Data excerpts below:
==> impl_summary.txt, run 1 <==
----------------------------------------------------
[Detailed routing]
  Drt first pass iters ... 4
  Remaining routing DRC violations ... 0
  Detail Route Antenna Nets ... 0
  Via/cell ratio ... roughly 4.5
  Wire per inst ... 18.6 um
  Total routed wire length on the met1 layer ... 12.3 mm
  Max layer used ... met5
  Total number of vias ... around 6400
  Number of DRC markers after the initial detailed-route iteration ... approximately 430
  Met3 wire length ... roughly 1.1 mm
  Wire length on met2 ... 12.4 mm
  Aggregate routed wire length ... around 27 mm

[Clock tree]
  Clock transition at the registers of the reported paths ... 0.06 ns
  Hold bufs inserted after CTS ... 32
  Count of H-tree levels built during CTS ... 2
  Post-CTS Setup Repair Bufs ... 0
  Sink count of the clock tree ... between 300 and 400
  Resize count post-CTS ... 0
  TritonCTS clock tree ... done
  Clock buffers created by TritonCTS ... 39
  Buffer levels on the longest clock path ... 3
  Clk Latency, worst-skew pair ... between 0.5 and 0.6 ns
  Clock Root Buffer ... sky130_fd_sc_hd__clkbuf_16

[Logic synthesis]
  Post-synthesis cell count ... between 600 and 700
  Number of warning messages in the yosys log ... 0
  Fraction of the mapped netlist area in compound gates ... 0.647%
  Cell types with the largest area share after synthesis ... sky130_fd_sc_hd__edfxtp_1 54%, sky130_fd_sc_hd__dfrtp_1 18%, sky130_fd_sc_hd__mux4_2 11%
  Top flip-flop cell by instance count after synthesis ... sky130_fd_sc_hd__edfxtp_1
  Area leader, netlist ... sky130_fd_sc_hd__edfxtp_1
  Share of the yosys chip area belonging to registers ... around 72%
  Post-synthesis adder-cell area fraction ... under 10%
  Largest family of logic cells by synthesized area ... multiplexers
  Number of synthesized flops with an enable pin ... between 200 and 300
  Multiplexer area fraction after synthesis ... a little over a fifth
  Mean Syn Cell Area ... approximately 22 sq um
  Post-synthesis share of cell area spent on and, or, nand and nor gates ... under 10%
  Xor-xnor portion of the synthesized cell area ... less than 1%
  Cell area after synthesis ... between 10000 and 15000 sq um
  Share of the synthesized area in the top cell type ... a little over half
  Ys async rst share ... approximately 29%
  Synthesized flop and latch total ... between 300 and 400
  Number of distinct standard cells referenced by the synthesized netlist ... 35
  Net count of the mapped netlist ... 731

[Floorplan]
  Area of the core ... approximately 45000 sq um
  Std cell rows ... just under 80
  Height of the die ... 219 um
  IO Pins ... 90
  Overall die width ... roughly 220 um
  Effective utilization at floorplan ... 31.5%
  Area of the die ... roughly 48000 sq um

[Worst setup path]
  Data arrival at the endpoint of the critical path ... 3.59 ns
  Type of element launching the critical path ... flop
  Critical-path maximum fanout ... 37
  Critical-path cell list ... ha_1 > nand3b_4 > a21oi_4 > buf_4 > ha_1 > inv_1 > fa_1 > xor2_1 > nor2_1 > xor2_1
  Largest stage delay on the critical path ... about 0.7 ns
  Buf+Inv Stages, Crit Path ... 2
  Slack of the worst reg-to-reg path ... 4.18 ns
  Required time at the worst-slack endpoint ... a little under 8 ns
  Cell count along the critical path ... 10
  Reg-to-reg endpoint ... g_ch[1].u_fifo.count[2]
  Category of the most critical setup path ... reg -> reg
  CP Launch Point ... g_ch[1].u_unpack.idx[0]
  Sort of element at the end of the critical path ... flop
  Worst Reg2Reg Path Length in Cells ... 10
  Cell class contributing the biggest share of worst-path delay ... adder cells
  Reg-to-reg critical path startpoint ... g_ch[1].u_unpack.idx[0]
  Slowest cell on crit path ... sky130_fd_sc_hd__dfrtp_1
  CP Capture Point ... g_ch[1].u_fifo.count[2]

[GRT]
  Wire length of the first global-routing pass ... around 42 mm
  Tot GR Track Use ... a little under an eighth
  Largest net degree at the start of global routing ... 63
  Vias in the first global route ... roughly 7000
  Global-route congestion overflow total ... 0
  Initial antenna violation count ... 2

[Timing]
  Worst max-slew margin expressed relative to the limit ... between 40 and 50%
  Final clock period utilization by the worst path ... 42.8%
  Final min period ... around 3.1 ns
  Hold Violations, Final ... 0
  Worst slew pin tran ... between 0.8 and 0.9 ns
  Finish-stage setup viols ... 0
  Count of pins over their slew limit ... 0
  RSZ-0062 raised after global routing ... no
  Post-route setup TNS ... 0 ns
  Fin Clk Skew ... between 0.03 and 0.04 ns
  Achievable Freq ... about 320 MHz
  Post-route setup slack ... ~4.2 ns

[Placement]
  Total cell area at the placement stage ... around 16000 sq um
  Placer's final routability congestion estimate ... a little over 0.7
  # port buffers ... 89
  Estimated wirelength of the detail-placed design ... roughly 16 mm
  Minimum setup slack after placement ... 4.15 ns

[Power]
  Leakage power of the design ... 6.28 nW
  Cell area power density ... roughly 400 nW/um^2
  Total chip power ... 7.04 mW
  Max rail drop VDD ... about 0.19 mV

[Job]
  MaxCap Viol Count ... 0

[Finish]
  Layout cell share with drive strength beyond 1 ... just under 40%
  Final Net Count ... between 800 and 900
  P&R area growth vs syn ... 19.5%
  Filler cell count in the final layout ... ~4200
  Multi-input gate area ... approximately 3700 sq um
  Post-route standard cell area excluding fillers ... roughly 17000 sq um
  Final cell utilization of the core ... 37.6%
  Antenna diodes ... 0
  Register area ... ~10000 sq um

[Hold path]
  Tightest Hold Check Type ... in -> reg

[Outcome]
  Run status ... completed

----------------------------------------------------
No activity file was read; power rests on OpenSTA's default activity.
End of Data excerpts.
Required action
The full listing must come back exactly as given.

Your solution
==> impl_summary.txt, run 1 <==
----------------------------------------------------
[Detailed routing]
  Drt first pass iters ... 4
  Remaining routing DRC violations ... 0
  Detail Route Antenna Nets ... 0
  Via/cell ratio ... roughly 4.5
  Wire per inst ... 18.6 um
  Total routed wire length on the met1 layer ... 12.3 mm
  Max layer used ... met5
  Total number of vias ... around 6400
  Number of DRC markers after the initial detailed-route iteration ... approximately 430
  Met3 wire length ... roughly 1.1 mm
  Wire length on met2 ... 12.4 mm
  Aggregate routed wire length ... around 27 mm

[Clock tree]
  Clock transition at the registers of the reported paths ... 0.06 ns
  Hold bufs inserted after CTS ... 32
  Count of H-tree levels built during CTS ... 2
  Post-CTS Setup Repair Bufs ... 0
  Sink count of the clock tree ... between 300 and 400
  Resize count post-CTS ... 0
  TritonCTS clock tree ... done
  Clock buffers created by TritonCTS ... 39
  Buffer levels on the longest clock path ... 3
  Clk Latency, worst-skew pair ... between 0.5 and 0.6 ns
  Clock Root Buffer ... sky130_fd_sc_hd__clkbuf_16

[Logic synthesis]
  Post-synthesis cell count ... between 600 and 700
  Number of warning messages in the yosys log ... 0
  Fraction of the mapped netlist area in compound gates ... 0.647%
  Cell types with the largest area share after synthesis ... sky130_fd_sc_hd__edfxtp_1 54%, sky130_fd_sc_hd__dfrtp_1 18%, sky130_fd_sc_hd__mux4_2 11%
  Top flip-flop cell by instance count after synthesis ... sky130_fd_sc_hd__edfxtp_1
  Area leader, netlist ... sky130_fd_sc_hd__edfxtp_1
  Share of the yosys chip area belonging to registers ... around 72%
  Post-synthesis adder-cell area fraction ... under 10%
  Largest family of logic cells by synthesized area ... multiplexers
  Number of synthesized flops with an enable pin ... between 200 and 300
  Multiplexer area fraction after synthesis ... a little over a fifth
  Mean Syn Cell Area ... approximately 22 sq um
  Post-synthesis share of cell area spent on and, or, nand and nor gates ... under 10%
  Xor-xnor portion of the synthesized cell area ... less than 1%
  Cell area after synthesis ... between 10000 and 15000 sq um
  Share of the synthesized area in the top cell type ... a little over half
  Ys async rst share ... approximately 29%
  Synthesized flop and latch total ... between 300 and 400
  Number of distinct standard cells referenced by the synthesized netlist ... 35
  Net count of the mapped netlist ... 731

[Floorplan]
  Area of the core ... approximately 45000 sq um
  Std cell rows ... just under 80
  Height of the die ... 219 um
  IO Pins ... 90
  Overall die width ... roughly 220 um
  Effective utilization at floorplan ... 31.5%
  Area of the die ... roughly 48000 sq um

[Worst setup path]
  Data arrival at the endpoint of the critical path ... 3.59 ns
  Type of element launching the critical path ... flop
  Critical-path maximum fanout ... 37
  Critical-path cell list ... ha_1 > nand3b_4 > a21oi_4 > buf_4 > ha_1 > inv_1 > fa_1 > xor2_1 > nor2_1 > xor2_1
  Largest stage delay on the critical path ... about 0.7 ns
  Buf+Inv Stages, Crit Path ... 2
  Slack of the worst reg-to-reg path ... 4.18 ns
  Required time at the worst-slack endpoint ... a little under 8 ns
  Cell count along the critical path ... 10
  Reg-to-reg endpoint ... g_ch[1].u_fifo.count[2]
  Category of the most critical setup path ... reg -> reg
  CP Launch Point ... g_ch[1].u_unpack.idx[0]
  Sort of element at the end of the critical path ... flop
  Worst Reg2Reg Path Length in Cells ... 10
  Cell class contributing the biggest share of worst-path delay ... adder cells
  Reg-to-reg critical path startpoint ... g_ch[1].u_unpack.idx[0]
  Slowest cell on crit path ... sky130_fd_sc_hd__dfrtp_1
  CP Capture Point ... g_ch[1].u_fifo.count[2]

[GRT]
  Wire length of the first global-routing pass ... around 42 mm
  Tot GR Track Use ... a little under an eighth
  Largest net degree at the start of global routing ... 63
  Vias in the first global route ... roughly 7000
  Global-route congestion overflow total ... 0
  Initial antenna violation count ... 2

[Timing]
  Worst max-slew margin expressed relative to the limit ... between 40 and 50%
  Final clock period utilization by the worst path ... 42.8%
  Final min period ... around 3.1 ns
  Hold Violations, Final ... 0
  Worst slew pin tran ... between 0.8 and 0.9 ns
  Finish-stage setup viols ... 0
  Count of pins over their slew limit ... 0
  RSZ-0062 raised after global routing ... no
  Post-route setup TNS ... 0 ns
  Fin Clk Skew ... between 0.03 and 0.04 ns
  Achievable Freq ... about 320 MHz
  Post-route setup slack ... ~4.2 ns

[Placement]
  Total cell area at the placement stage ... around 16000 sq um
  Placer's final routability congestion estimate ... a little over 0.7
  # port buffers ... 89
  Estimated wirelength of the detail-placed design ... roughly 16 mm
  Minimum setup slack after placement ... 4.15 ns

[Power]
  Leakage power of the design ... 6.28 nW
  Cell area power density ... roughly 400 nW/um^2
  Total chip power ... 7.04 mW
  Max rail drop VDD ... about 0.19 mV

[Job]
  MaxCap Viol Count ... 0

[Finish]
  Layout cell share with drive strength beyond 1 ... just under 40%
  Final Net Count ... between 800 and 900
  P&R area growth vs syn ... 19.5%
  Filler cell count in the final layout ... ~4200
  Multi-input gate area ... approximately 3700 sq um
  Post-route standard cell area excluding fillers ... roughly 17000 sq um
  Final cell utilization of the core ... 37.6%
  Antenna diodes ... 0
  Register area ... ~10000 sq um

[Hold path]
  Tightest Hold Check Type ... in -> reg

[Outcome]
  Run status ... completed

----------------------------------------------------
No activity file was read; power rests on OpenSTA's default activity.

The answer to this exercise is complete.